The concept of objective reality is tricky. Reality is always defined by individuals and groups. But individuals and groups interact to produce social phenomena (Constitutions, Laws, Policies, Educational Change Programmes), which exist outside any given individual. There is also the danger that the objective reality is only the reflection of the producers of change and thus simply a glorified version of their subjective conceptions. We can reduce this problem by following the practice of posing double questions:

'What is the existing conception of reality on a given issue?" Followed quickly by 'says who?"

People do not understand the nature or ramifications of educational change because

Correct Answer: (a) they do not understand the multi-dimensional character of change
Solution:As per the first line of the passage, people do not understand the nature or ramifications of educational change because they do not understand the multi-dimensional character of change.

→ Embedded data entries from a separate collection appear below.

From an optimization exercise on the open Yosys and OpenROAD flow, aimed at small area and a short achievable clock period; shortcuts taken in it are not production practice.
Function not checked in this run: the RTL went through the layout flow alone.
No driver is modelled on the clock port, so clocking that relies on it looks cheaper here than on a real chip.

===== flow/design.v =====
module mac_fa (input a, input b, input c, output s, output co);
  assign s  = a ^ b ^ c;
  assign co = (a & b) | (a & c) | (b & c);
endmodule
module mac_ha (input a, input b, output s, output co);
  assign s  = a ^ b;
  assign co = a & b;
endmodule
module mac_pe_in (
  input             clk,
  input             finish,
  input      [15:0] i_up,
  input      [15:0] i_left,
  output reg [15:0] o_down,
  output reg [15:0] o_right,
  output reg [15:0] o_result
);
  reg  [15:0] sum;        
  wire [15:0] op_u = i_up;
  wire [15:0] op_l = i_left;
  wire [15:0] acc_n = ~(sum & {16{~finish}});
  wire [15:0] pp_n [0:15];
  genvar gi, gj;
  generate for (gi = 0; gi < 16; gi = gi + 1) begin : ppi
    for (gj = 0; gj < 16; gj = gj + 1) begin : ppj
      assign pp_n[gi][gj] = ~(op_u[gi] & op_l[gj]);
    end
  end endgenerate
  wire s1, c2;
  mac_fa us1 (pp_n[0][2], pp_n[1][1], pp_n[2][0], s1, c2);
  wire s3, c4;
  mac_fa us3 (pp_n[0][3], pp_n[1][2], pp_n[2][1], s3, c4);
  wire s5, c6;
  mac_fa us5 (pp_n[3][0], c2, 1'b1, s5, c6);
  wire s7, c8;
  mac_fa us7 (pp_n[0][4], pp_n[1][3], pp_n[2][2], s7, c8);
  wire s9, c10;
  mac_fa us9 (pp_n[3][1], pp_n[4][0], c4, s9, c10);
  wire s11, c12;
  mac_fa us11 (s7, c6, s9, s11, c12);
  wire s13, c14;
  mac_fa us13 (pp_n[0][5], pp_n[1][4], pp_n[2][3], s13, c14);
  wire s15, c16;
  mac_fa us15 (pp_n[3][2], pp_n[4][1], pp_n[5][0], s15, c16);
  wire s17, c18;
  mac_fa us17 (c8, s13, s15, s17, c18);
  wire s19, c20;
  mac_fa us19 (c10, s17, 1'b1, s19, c20);
  wire s21, c22;
  mac_fa us21 (pp_n[0][6], pp_n[1][5], pp_n[2][4], s21, c22);
  wire s23, c24;
  mac_fa us23 (pp_n[3][3], pp_n[4][2], pp_n[5][1], s23, c24);
  wire s25, c26;
  mac_fa us25 (pp_n[6][0], c14, c16, s25, c26);
  wire s27, c28;
  mac_fa us27 (s21, s23, c18, s27, c28);
  wire s29, c30;
  mac_fa us29 (s25, s27, c20, s29, c30);
  wire s31, c32;
  mac_fa us31 (pp_n[0][7], pp_n[1][6], pp_n[2][5], s31, c32);
  wire s33, c34;
  mac_fa us33 (pp_n[3][4], pp_n[4][3], pp_n[5][2], s33, c34);
  wire s35, c36;
  mac_fa us35 (pp_n[6][1], pp_n[7][0], c22, s35, c36);
  wire s37, c38;
  mac_fa us37 (c24, s31, s33, s37, c38);
  wire s39, c40;
  mac_fa us39 (c26, s35, s37, s39, c40);
  wire s41, c42;
  mac_fa us41 (c28, s39, 1'b1, s41, c42);
  wire s43, c44;
  mac_fa us43 (pp_n[0][8], pp_n[1][7], pp_n[2][6], s43, c44);
  wire s45, c46;
  mac_fa us45 (pp_n[3][5], pp_n[4][4], pp_n[5][3], s45, c46);
  wire s47, c48;
  mac_fa us47 (pp_n[6][2], pp_n[7][1], pp_n[8][0], s47, c48);
  wire s49, c50;
  mac_fa us49 (c32, c34, s43, s49, c50);
  wire s51, c52;
  mac_fa us51 (s45, s47, c36, s51, c52);
  wire s53, c54;
  mac_fa us53 (c38, s49, acc_n[0], s53, c54);
  wire s55, c56;
  mac_fa us55 (s51, c40, s53, s55, c56);
  wire s57, c58;
  mac_fa us57 (pp_n[0][9], pp_n[1][8], pp_n[2][7], s57, c58);
  wire s59, c60;
  mac_fa us59 (pp_n[3][6], pp_n[4][5], pp_n[5][4], s59, c60);
  wire s61, c62;
  mac_fa us61 (pp_n[6][3], pp_n[7][2], pp_n[8][1], s61, c62);
  wire s63, c64;
  mac_fa us63 (pp_n[9][0], c44, c46, s63, c64);
  wire s65, c66;
  mac_fa us65 (c48, s57, s59, s65, c66);
  wire s67, c68;
  mac_fa us67 (s61, c50, s63, s67, c68);
  wire s69, c70;
  mac_fa us69 (s65, c52, acc_n[1], s69, c70);
  wire s71, c72;
  mac_fa us71 (s67, c54, s69, s71, c72);
  wire s73, c74;
  mac_fa us73 (pp_n[0][10], pp_n[1][9], pp_n[2][8], s73, c74);
  wire s75, c76;
  mac_fa us75 (pp_n[3][7], pp_n[4][6], pp_n[5][5], s75, c76);
  wire s77, c78;
  mac_fa us77 (pp_n[6][4], pp_n[7][3], pp_n[8][2], s77, c78);
  wire s79, c80;
  mac_fa us79 (pp_n[9][1], pp_n[10][0], c58, s79, c80);
  wire s81, c82;
  mac_fa us81 (c60, c62, s73, s81, c82);
  wire s83, c84;
  mac_fa us83 (s75, s77, c64, s83, c84);
  wire s85, c86;
  mac_fa us85 (s79, c66, s81, s85, c86);
  wire s87, c88;
  mac_fa us87 (acc_n[2], c68, s83, s87, c88);
  wire s89, c90;
  mac_fa us89 (s85, c70, s87, s89, c90);
  wire s91, c92;
  mac_fa us91 (pp_n[0][11], pp_n[1][10], pp_n[2][9], s91, c92);
  wire s93, c94;
  mac_fa us93 (pp_n[3][8], pp_n[4][7], pp_n[5][6], s93, c94);
  wire s95, c96;
  mac_fa us95 (pp_n[6][5], pp_n[7][4], pp_n[8][3], s95, c96);
  wire s97, c98;
  mac_fa us97 (pp_n[9][2], pp_n[10][1], pp_n[11][0], s97, c98);
  wire s99, c100;
  mac_fa us99 (c74, c76, c78, s99, c100);
  wire s101, c102;
  mac_fa us101 (s91, s93, s95, s101, c102);
  wire s103, c104;
  mac_fa us103 (s97, c80, c82, s103, c104);
  wire s105, c106;
  mac_fa us105 (s99, s101, c84, s105, c106);
  wire s107, c108;
  mac_fa us107 (acc_n[3], s103, c86, s107, c108);
  wire s109, c110;
  mac_fa us109 (s105, c88, s107, s109, c110);
  wire s111, c112;
  mac_fa us111 (pp_n[0][12], pp_n[1][11], pp_n[2][10], s111, c112);
  wire s113, c114;
  mac_fa us113 (pp_n[3][9], pp_n[4][8], pp_n[5][7], s113, c114);
  wire s115, c116;
  mac_fa us115 (pp_n[6][6], pp_n[7][5], pp_n[8][4], s115, c116);
  wire s117, c118;
  mac_fa us117 (pp_n[9][3], pp_n[10][2], pp_n[11][1], s117, c118);
  wire s119, c120;
  mac_fa us119 (pp_n[12][0], c92, c94, s119, c120);
  wire s121, c122;
  mac_fa us121 (c96, c98, s111, s121, c122);
  wire s123, c124;
  mac_fa us123 (s113, s115, s117, s123, c124);
  wire s125, c126;
  mac_fa us125 (c100, s119, c102, s125, c126);
  wire s127, c128;
  mac_fa us127 (s121, s123, c104, s127, c128);
  wire s129, c130;
  mac_fa us129 (acc_n[4], s125, c106, s129, c130);
  wire s131, c132;
  mac_fa us131 (s127, c108, s129, s131, c132);
  wire s133, c134;
  mac_fa us133 (pp_n[0][13], pp_n[1][12], pp_n[2][11], s133, c134);
  wire s135, c136;
  mac_fa us135 (pp_n[3][10], pp_n[4][9], pp_n[5][8], s135, c136);
  wire s137, c138;
  mac_fa us137 (pp_n[6][7], pp_n[7][6], pp_n[8][5], s137, c138);
  wire s139, c140;
  mac_fa us139 (pp_n[9][4], pp_n[10][3], pp_n[11][2], s139, c140);
  wire s141, c142;
  mac_fa us141 (pp_n[12][1], pp_n[13][0], c112, s141, c142);
  wire s143, c144;
  mac_fa us143 (c114, c116, c118, s143, c144);
  wire s145, c146;
  mac_fa us145 (s133, s135, s137, s145, c146);
  wire s147, c148;
  mac_fa us147 (s139, c120, c122, s147, c148);
  wire s149, c150;
  mac_fa us149 (s141, c124, s143, s149, c150);
  wire s151, c152;
  mac_fa us151 (s145, acc_n[5], c126, s151, c152);
  wire s153, c154;
  mac_fa us153 (s147, s149, c128, s153, c154);
  wire s155, c156;
  mac_fa us155 (s151, c130, s153, s155, c156);
  wire s157, c158;
  mac_fa us157 (pp_n[0][14], pp_n[1][13], pp_n[2][12], s157, c158);
  wire s159, c160;
  mac_fa us159 (pp_n[3][11], pp_n[4][10], pp_n[5][9], s159, c160);
  wire s161, c162;
  mac_fa us161 (pp_n[6][8], pp_n[7][7], pp_n[8][6], s161, c162);
  wire s163, c164;
  mac_fa us163 (pp_n[9][5], pp_n[10][4], pp_n[11][3], s163, c164);
  wire s165, c166;
  mac_fa us165 (pp_n[12][2], pp_n[13][1], pp_n[14][0], s165, c166);
  wire s167, c168;
  mac_fa us167 (c134, c136, c138, s167, c168);
  wire s169, c170;
  mac_fa us169 (c140, s157, s159, s169, c170);
  wire s171, c172;
  mac_fa us171 (s161, s163, s165, s171, c172);
  wire s173, c174;
  mac_fa us173 (c142, c144, c146, s173, c174);
  wire s175, c176;
  mac_fa us175 (s167, s169, s171, s175, c176);
  wire s177, c178;
  mac_fa us177 (c148, acc_n[6], c150, s177, c178);
  wire s179, c180;
  mac_fa us179 (s173, s175, c152, s179, c180);
  wire s181, c182;
  mac_fa us181 (s177, c154, s179, s181, c182);
  wire s183, c184;
  mac_fa us183 (pp_n[0][15], pp_n[1][14], pp_n[2][13], s183, c184);
  wire s185, c186;
  mac_fa us185 (pp_n[3][12], pp_n[4][11], pp_n[5][10], s185, c186);
  wire s187, c188;
  mac_fa us187 (pp_n[6][9], pp_n[7][8], pp_n[8][7], s187, c188);
  wire s189, c190;
  mac_fa us189 (pp_n[9][6], pp_n[10][5], pp_n[11][4], s189, c190);
  wire s191, c192;
  mac_fa us191 (pp_n[12][3], pp_n[13][2], pp_n[14][1], s191, c192);
  wire s193, c194;
  mac_fa us193 (pp_n[15][0], c158, c160, s193, c194);
  wire s195, c196;
  mac_fa us195 (c162, c164, c166, s195, c196);
  wire s197, c198;
  mac_fa us197 (s183, s185, s187, s197, c198);
  wire s199, c200;
  mac_fa us199 (s189, s191, c168, s199, c200);
  wire s201, c202;
  mac_fa us201 (c170, s193, c172, s201, c202);
  wire s203, c204;
  mac_fa us203 (s195, s197, acc_n[7], s203, c204);
  wire s205, c206;
  mac_fa us205 (c174, s199, c176, s205, c206);
  wire s207, c208;
  mac_fa us207 (s201, c178, s203, s207, c208);
  wire s209, c210;
  mac_fa us209 (s205, c180, s207, s209, c210);
  wire s211, c212;
  mac_fa us211 (pp_n[1][15], pp_n[2][14], pp_n[3][13], s211, c212);
  wire s213, c214;
  mac_fa us213 (pp_n[4][12], pp_n[5][11], pp_n[6][10], s213, c214);
  wire s215, c216;
  mac_fa us215 (pp_n[7][9], pp_n[8][8], pp_n[9][7], s215, c216);
  wire s217, c218;
  mac_fa us217 (pp_n[10][6], pp_n[11][5], pp_n[12][4], s217, c218);
  wire s219, c220;
  mac_fa us219 (pp_n[13][3], pp_n[14][2], pp_n[15][1], s219, c220);
  wire s221, c222;
  mac_fa us221 (c184, c186, c188, s221, c222);
  wire s223, c224;
  mac_fa us223 (c190, c192, s211, s223, c224);
  wire s225, c226;
  mac_fa us225 (s213, s215, s217, s225, c226);
  wire s227, c228;
  mac_fa us227 (s219, c194, c196, s227, c228);
  wire s229, c230;
  mac_fa us229 (c198, s221, s223, s229, c230);
  wire s231, c232;
  mac_fa us231 (s225, c200, acc_n[8], s231, c232);
  wire s233, c234;
  mac_fa us233 (s227, c202, s229, s233, c234);
  wire s235, c236;
  mac_fa us235 (c204, s231, c206, s235, c236);
  wire s237, c238;
  mac_fa us237 (s233, c208, s235, s237, c238);
  wire s239, c240;
  mac_fa us239 (pp_n[2][15], pp_n[3][14], pp_n[4][13], s239, c240);
  wire s241, c242;
  mac_fa us241 (pp_n[5][12], pp_n[6][11], pp_n[7][10], s241, c242);
  wire s243, c244;
  mac_fa us243 (pp_n[8][9], pp_n[9][8], pp_n[10][7], s243, c244);
  wire s245, c246;
  mac_fa us245 (pp_n[11][6], pp_n[12][5], pp_n[13][4], s245, c246);
  wire s247, c248;
  mac_fa us247 (pp_n[14][3], pp_n[15][2], c212, s247, c248);
  wire s249, c250;
  mac_fa us249 (c214, c216, c218, s249, c250);
  wire s251, c252;
  mac_fa us251 (c220, s239, s241, s251, c252);
  wire s253, c254;
  mac_fa us253 (s243, s245, c222, s253, c254);
  wire s255, c256;
  mac_fa us255 (c224, s247, c226, s255, c256);
  wire s257, c258;
  mac_fa us257 (s249, s251, c228, s257, c258);
  wire s259, c260;
  mac_fa us259 (acc_n[9], s253, c230, s259, c260);
  wire s261, c262;
  mac_fa us261 (s255, c232, s257, s261, c262);
  wire s263, c264;
  mac_fa us263 (s259, c234, c236, s263, c264);
  wire s265, c266;
  mac_fa us265 (s261, s263, c238, s265, c266);
  wire s267, c268;
  mac_fa us267 (pp_n[3][15], pp_n[4][14], pp_n[5][13], s267, c268);
  wire s269, c270;
  mac_fa us269 (pp_n[6][12], pp_n[7][11], pp_n[8][10], s269, c270);
  wire s271, c272;
  mac_fa us271 (pp_n[9][9], pp_n[10][8], pp_n[11][7], s271, c272);
  wire s273, c274;
  mac_fa us273 (pp_n[12][6], pp_n[13][5], pp_n[14][4], s273, c274);
  wire s275, c276;
  mac_fa us275 (pp_n[15][3], c240, c242, s275, c276);
  wire s277, c278;
  mac_fa us277 (c244, c246, s267, s277, c278);
  wire s279, c280;
  mac_fa us279 (s269, s271, s273, s279, c280);
  wire s281, c282;
  mac_fa us281 (c248, c250, c252, s281, c282);
  wire s283, c284;
  mac_fa us283 (s275, s277, s279, s283, c284);
  wire s285, c286;
  mac_fa us285 (c254, acc_n[10], c256, s285, c286);
  wire s287, c288;
  mac_fa us287 (s281, s283, c258, s287, c288);
  wire s289, c290;
  mac_fa us289 (c260, s285, c262, s289, c290);
  wire s291, c292;
  mac_fa us291 (s287, c264, s289, s291, c292);
  wire s293, c294;
  mac_fa us293 (pp_n[4][15], pp_n[5][14], pp_n[6][13], s293, c294);
  wire s295, c296;
  mac_fa us295 (pp_n[7][12], pp_n[8][11], pp_n[9][10], s295, c296);
  wire s297, c298;
  mac_fa us297 (pp_n[10][9], pp_n[11][8], pp_n[12][7], s297, c298);
  wire s299, c300;
  mac_fa us299 (pp_n[13][6], pp_n[14][5], pp_n[15][4], s299, c300);
  wire s301, c302;
  mac_fa us301 (c268, c270, c272, s301, c302);
  wire s303, c304;
  mac_fa us303 (c274, s293, s295, s303, c304);
  wire s305, c306;
  mac_fa us305 (s297, s299, c276, s305, c306);
  wire s307, c308;
  mac_fa us307 (c278, c280, s301, s307, c308);
  wire s309, c310;
  mac_fa us309 (s303, acc_n[11], c282, s309, c310);
  wire s311, c312;
  mac_fa us311 (s305, c284, s307, s311, c312);
  wire s313, c314;
  mac_fa us313 (c286, s309, s311, s313, c314);
  wire s315, c316;
  mac_fa us315 (c288, s313, c290, s315, c316);
  wire s317, c318;
  mac_fa us317 (pp_n[5][15], pp_n[6][14], pp_n[7][13], s317, c318);
  wire s319, c320;
  mac_fa us319 (pp_n[8][12], pp_n[9][11], pp_n[10][10], s319, c320);
  wire s321, c322;
  mac_fa us321 (pp_n[11][9], pp_n[12][8], pp_n[13][7], s321, c322);
  wire s323, c324;
  mac_fa us323 (pp_n[14][6], pp_n[15][5], c294, s323, c324);
  wire s325, c326;
  mac_fa us325 (c296, c298, c300, s325, c326);
  wire s327, c328;
  mac_fa us327 (s317, s319, s321, s327, c328);
  wire s329, c330;
  mac_fa us329 (c302, s323, c304, s329, c330);
  wire s331, c332;
  mac_fa us331 (s325, s327, c306, s331, c332);
  wire s333, c334;
  mac_fa us333 (acc_n[12], c308, s329, s333, c334);
  wire s335, c336;
  mac_fa us335 (s331, c310, c312, s335, c336);
  wire s337, c338;
  mac_fa us337 (s333, s335, c314, s337, c338);
  wire s339, c340;
  mac_fa us339 (pp_n[6][15], pp_n[7][14], pp_n[8][13], s339, c340);
  wire s341, c342;
  mac_fa us341 (pp_n[9][12], pp_n[10][11], pp_n[11][10], s341, c342);
  wire s343, c344;
  mac_fa us343 (pp_n[12][9], pp_n[13][8], pp_n[14][7], s343, c344);
  wire s345, c346;
  mac_fa us345 (pp_n[15][6], c318, c320, s345, c346);
  wire s347, c348;
  mac_fa us347 (c322, s339, s341, s347, c348);
  wire s349, c350;
  mac_fa us349 (s343, c324, c326, s349, c350);
  wire s351, c352;
  mac_fa us351 (s345, c328, s347, s351, c352);
  wire s353, c354;
  mac_fa us353 (acc_n[13], c330, s349, s353, c354);
  wire s355, c356;
  mac_fa us355 (s351, c332, c334, s355, c356);
  wire s357, c358;
  mac_fa us357 (s353, c336, s355, s357, c358);
  wire s359, c360;
  mac_fa us359 (pp_n[7][15], pp_n[8][14], pp_n[9][13], s359, c360);
  wire s361, c362;
  mac_fa us361 (pp_n[10][12], pp_n[11][11], pp_n[12][10], s361, c362);
  wire s363, c364;
  mac_fa us363 (pp_n[13][9], pp_n[14][8], pp_n[15][7], s363, c364);
  wire s365, c366;
  mac_fa us365 (c340, c342, c344, s365, c366);
  wire s367, c368;
  mac_fa us367 (s359, s361, s363, s367, c368);
  wire s369, c370;
  mac_fa us369 (c346, c348, s365, s369, c370);
  wire s371, c372;
  mac_fa us371 (s367, c350, acc_n[14], s371, c372);
  wire s373, c374;
  mac_fa us373 (c352, s369, c354, s373, c374);
  wire s375, c376;
  mac_fa us375 (s371, c356, s373, s375, c376);
  wire s377, c378;
  mac_fa us377 (pp_n[8][15], pp_n[9][14], pp_n[10][13], s377, c378);
  wire s379, c380;
  mac_fa us379 (pp_n[11][12], pp_n[12][11], pp_n[13][10], s379, c380);
  wire s381, c382;
  mac_fa us381 (pp_n[14][9], pp_n[15][8], c360, s381, c382);
  wire s383, c384;
  mac_fa us383 (c362, c364, s377, s383, c384);
  wire s385, c386;
  mac_fa us385 (s379, c366, s381, s385, c386);
  wire s387, c388;
  mac_fa us387 (c368, s383, acc_n[15], s387, c388);
  wire s389, c390;
  mac_fa us389 (c370, s385, c372, s389, c390);
  wire s391, c392;
  mac_fa us391 (s387, c374, s389, s391, c392);
  wire [23:0] row_x_n = {c376, c358, c338, s337, s315, s291, s265, c210, c182, c156, c132, c110, c90, c72, c56, c42, c30, s29, c12, s11, s3, s1, pp_n[0][1], pp_n[0][0]};
  wire [23:0] row_y_n = {s391, s375, s357, c316, c292, c266, 1'b1, s237, s209, s181, s155, s131, s109, s89, s71, s55, s41, 1'b1, s19, 1'b1, s5, 1'b1, pp_n[1][0], 1'b1};
  wire [23:0] tot_n = row_x_n + row_y_n + 1'b1;
  always @(posedge clk) begin
    o_down   <= i_up;
    o_right  <= i_left;
    o_result <= finish ? sum : o_result;
    sum      <= ~tot_n[23:8];
  end
endmodule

57. People would accept an innovation with understanding, if

Correct Answer: (b) there is clarity regarding its aspects
Solution:People would accept an innovation with understanding, if there is clarity regarding its aspects.

58. What is the caution the author sounds with regard to 'objective reality'?

Correct Answer: (d) Objective considerations are part of the subjective reality and thus they are interrelated.
Solution:According to the author of the given passage, objective considerations are part of the subjective thinking and considerations. As such, it is just a glorified version of the thinking of the producers of change.

59. Which two words in the passage mean the opposite of the word 'whole'?

Correct Answer: (c) Components and dimensions
Solution:'Components and dimensions' are the opposites of the word 'whole'.

60. Which of the following sums up the idea of the author?

Correct Answer: (d) Change has to be conceptualised collectively in its many dimensions, and dealt with objectively.
Solution:According to the passage option (d) 'change has to be conceptualised collectively in its many dimensions, and dealt with objectively' sums up the idea of the author.